"Nothing. I just want to be friends. You'll find I'm worth it," she added with a flash of pride.

"I think I saw that the moment we met."

"I wonder."

It was some time before I did full justice to Sylvia, some time before I appreciated the pathetic loneliness of her existence. For twenty years she and Philip had been staunch allies. His triumphs and troubles had been carried home from school to be discussed and shared with his sister; on the first night of every holiday the pair of them had religiously taken themselves out to dinner and a theatre, and Sylvia had been in attendance at every important match in which he was taking part, and every speech day at which he was presented with a prize. The tradition was carried on at Oxford, and had only come to an end when Philip entered public life and won his way into the House of Commons. Their confidences had then grown gradually less frequent, and Sylvia, whose one cry—like Kundry's—had ever been, "Let me serve," found herself without the opportunity of service. The Roden household, when I first entered it, was curiously unsympathetic; she was without an ally; there was much affection and woefully little understanding. Her father never took counsel with the women of his family, Philip had slipped away, and neither Robin nor Michael was old enough to take his place. With her vague, ill-defined craving to be of account in the world, it was small wonder if she felt herself unfriended and her devotional overtures rejected. Had her father been any one else, I am convinced that Sylvia would have joined Joyce Davenant and sought an outlet for her activities in militancy.
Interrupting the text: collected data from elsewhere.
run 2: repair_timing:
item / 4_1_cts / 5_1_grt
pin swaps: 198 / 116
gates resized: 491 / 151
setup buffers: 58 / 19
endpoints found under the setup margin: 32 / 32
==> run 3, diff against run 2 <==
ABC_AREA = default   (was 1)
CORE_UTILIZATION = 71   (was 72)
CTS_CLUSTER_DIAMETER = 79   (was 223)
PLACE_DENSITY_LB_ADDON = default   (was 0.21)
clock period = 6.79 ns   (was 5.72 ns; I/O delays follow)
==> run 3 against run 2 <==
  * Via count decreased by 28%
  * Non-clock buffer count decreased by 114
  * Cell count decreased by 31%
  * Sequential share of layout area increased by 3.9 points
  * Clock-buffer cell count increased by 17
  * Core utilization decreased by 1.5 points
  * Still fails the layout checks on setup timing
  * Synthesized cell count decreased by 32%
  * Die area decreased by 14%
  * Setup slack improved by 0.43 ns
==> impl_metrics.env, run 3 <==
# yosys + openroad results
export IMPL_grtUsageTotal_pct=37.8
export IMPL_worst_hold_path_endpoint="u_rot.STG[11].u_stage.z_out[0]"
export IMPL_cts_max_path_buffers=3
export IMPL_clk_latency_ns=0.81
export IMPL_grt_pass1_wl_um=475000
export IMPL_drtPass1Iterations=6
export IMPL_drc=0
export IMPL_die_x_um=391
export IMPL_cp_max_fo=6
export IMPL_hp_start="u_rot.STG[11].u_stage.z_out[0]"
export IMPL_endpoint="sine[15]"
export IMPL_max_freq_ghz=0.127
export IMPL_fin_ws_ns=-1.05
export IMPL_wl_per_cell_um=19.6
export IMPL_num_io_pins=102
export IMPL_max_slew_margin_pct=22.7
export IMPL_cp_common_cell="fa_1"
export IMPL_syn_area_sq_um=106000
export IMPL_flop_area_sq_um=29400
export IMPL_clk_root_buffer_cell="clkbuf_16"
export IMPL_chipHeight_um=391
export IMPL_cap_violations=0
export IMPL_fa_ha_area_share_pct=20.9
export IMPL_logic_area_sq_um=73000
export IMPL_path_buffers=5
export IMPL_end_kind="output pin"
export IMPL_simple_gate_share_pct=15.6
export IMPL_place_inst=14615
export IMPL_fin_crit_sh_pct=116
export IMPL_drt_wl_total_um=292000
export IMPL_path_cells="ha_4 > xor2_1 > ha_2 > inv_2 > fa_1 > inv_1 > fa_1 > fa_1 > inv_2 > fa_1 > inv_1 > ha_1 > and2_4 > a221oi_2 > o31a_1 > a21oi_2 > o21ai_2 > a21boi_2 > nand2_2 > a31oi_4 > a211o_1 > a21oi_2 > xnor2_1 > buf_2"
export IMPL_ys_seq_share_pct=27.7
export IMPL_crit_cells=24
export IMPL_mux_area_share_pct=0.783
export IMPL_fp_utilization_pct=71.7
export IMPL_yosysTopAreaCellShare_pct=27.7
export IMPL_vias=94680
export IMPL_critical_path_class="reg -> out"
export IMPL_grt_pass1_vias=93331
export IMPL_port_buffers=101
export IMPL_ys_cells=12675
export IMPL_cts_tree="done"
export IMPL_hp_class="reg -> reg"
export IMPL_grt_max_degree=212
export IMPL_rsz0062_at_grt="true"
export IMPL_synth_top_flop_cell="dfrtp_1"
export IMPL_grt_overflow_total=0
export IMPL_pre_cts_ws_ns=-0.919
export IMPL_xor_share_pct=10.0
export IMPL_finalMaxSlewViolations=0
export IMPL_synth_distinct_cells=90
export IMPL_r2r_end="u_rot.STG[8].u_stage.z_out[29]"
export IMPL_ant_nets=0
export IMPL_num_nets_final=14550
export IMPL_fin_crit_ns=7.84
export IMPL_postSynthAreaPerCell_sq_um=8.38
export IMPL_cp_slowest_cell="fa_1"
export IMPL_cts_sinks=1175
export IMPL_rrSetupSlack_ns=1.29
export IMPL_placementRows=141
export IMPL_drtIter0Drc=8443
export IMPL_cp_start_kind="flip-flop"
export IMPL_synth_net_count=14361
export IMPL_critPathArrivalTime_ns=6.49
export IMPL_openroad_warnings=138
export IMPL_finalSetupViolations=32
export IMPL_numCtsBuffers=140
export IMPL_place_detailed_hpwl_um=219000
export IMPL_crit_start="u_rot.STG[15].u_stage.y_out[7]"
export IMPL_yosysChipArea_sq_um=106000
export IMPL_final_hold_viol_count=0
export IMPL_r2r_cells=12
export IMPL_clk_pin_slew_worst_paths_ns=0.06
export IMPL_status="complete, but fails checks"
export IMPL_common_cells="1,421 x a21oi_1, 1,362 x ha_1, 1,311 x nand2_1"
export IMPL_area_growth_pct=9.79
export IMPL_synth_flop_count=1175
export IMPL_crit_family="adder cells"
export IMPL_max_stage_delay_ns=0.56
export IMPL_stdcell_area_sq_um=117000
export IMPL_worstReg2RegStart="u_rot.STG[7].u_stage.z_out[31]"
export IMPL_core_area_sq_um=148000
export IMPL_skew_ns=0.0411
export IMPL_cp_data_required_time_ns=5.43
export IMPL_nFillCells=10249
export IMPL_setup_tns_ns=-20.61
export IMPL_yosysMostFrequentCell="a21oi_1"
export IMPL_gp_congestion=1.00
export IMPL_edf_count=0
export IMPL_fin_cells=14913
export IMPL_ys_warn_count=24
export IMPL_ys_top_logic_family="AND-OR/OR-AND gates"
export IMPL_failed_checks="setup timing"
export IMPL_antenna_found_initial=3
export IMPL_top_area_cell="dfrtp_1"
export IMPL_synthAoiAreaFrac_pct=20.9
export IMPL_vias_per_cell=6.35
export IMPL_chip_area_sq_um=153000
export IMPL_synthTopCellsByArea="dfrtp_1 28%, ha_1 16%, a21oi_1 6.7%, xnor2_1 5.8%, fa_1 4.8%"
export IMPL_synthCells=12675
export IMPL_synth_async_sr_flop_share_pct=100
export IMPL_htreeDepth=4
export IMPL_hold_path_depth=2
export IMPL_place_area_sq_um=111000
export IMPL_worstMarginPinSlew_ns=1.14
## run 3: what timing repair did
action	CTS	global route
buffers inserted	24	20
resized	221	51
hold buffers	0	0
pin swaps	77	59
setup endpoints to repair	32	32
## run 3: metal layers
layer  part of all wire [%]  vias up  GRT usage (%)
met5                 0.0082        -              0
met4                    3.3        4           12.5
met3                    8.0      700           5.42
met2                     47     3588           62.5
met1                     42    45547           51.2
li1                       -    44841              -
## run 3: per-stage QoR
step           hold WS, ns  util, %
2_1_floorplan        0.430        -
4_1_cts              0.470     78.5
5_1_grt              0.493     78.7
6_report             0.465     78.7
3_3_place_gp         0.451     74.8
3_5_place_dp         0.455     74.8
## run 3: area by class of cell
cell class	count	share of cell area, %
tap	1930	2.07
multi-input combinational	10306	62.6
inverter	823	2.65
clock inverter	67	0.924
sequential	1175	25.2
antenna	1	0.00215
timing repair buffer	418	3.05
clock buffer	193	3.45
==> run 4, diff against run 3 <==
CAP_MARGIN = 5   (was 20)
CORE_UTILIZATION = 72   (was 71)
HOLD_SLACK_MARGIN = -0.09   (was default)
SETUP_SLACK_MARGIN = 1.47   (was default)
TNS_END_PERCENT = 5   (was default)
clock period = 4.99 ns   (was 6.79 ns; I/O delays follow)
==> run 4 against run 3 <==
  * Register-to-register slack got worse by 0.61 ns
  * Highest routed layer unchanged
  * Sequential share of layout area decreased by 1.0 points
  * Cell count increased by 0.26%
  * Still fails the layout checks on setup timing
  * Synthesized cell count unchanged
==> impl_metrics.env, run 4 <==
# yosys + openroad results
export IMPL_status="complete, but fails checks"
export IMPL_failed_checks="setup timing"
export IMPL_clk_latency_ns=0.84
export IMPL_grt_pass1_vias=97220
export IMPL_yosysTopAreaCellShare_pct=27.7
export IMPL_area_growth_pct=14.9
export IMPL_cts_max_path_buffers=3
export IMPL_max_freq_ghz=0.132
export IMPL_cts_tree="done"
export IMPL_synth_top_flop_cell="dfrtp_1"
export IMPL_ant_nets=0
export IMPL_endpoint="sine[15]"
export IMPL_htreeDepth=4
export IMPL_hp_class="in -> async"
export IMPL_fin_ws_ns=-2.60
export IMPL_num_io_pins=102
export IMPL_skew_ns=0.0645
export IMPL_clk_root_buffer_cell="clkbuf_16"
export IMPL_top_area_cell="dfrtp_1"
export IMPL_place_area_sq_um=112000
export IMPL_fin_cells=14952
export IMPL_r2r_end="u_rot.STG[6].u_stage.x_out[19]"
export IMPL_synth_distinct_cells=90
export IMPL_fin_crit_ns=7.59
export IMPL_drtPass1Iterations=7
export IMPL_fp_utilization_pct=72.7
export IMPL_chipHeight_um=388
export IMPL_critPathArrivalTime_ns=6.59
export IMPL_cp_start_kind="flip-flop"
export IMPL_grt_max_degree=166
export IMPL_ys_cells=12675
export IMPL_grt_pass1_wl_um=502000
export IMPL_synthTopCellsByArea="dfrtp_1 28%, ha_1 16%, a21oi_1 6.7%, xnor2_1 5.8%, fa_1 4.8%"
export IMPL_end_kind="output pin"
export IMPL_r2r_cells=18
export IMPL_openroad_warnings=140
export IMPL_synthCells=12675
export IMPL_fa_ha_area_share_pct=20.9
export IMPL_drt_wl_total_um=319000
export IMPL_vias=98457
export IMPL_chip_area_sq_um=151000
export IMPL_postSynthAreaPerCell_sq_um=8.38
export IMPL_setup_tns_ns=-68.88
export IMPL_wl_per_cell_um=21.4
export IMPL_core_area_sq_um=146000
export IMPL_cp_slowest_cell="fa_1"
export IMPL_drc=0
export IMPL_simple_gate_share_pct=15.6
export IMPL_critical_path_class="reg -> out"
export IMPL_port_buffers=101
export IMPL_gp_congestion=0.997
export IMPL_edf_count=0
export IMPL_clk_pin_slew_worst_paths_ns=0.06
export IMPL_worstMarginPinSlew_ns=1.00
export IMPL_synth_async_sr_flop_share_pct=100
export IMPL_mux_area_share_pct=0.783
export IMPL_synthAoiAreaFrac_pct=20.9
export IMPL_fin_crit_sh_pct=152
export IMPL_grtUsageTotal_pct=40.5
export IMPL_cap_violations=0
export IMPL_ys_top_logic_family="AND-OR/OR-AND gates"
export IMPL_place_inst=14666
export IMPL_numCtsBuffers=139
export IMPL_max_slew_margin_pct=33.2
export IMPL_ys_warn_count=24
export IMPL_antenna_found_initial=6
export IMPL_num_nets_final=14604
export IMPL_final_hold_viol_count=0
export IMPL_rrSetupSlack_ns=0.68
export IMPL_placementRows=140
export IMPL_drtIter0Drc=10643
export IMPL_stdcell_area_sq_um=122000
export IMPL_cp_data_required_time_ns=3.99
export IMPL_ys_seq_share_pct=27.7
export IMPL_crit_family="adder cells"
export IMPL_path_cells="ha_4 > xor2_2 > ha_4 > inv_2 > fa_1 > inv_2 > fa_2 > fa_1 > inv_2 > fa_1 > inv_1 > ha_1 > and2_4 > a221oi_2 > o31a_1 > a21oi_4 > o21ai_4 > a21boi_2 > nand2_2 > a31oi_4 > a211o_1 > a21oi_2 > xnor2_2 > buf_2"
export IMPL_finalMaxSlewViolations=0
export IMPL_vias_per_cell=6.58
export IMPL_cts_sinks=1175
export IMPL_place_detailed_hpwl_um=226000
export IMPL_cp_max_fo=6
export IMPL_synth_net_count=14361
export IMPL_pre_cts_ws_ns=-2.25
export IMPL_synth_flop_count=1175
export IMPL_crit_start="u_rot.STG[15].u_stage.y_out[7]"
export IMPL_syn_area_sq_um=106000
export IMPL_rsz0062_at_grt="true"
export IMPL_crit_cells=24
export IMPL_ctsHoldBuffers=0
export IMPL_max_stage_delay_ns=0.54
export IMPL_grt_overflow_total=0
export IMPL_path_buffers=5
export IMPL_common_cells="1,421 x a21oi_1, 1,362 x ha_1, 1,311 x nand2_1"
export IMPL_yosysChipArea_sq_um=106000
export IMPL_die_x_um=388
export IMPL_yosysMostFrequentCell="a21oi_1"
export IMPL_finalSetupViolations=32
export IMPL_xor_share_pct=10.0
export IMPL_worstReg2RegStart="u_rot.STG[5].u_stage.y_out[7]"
"You're remarkably refreshing, Sylvia," I said. She raised her eyebrows at the name. "Oh, well," I went on, "if we're going to be friends.... Besides, it's a very pretty name."

"I hate it!" she exclaimed. "Sylvia Forstead Mornington Roden. I hate them all!"

"Were you called after Lady Forstead?" I asked.

"Yes. Did you know her?"

I shook my head. Of course I had heard of her and the money left by her husband, who had chanced to own the land on which Renton came afterwards to be built. Most of that money, I learned later, was reposing in trust till Sylvia was twenty-five.

"Your taste in godmothers is commendable," I remarked.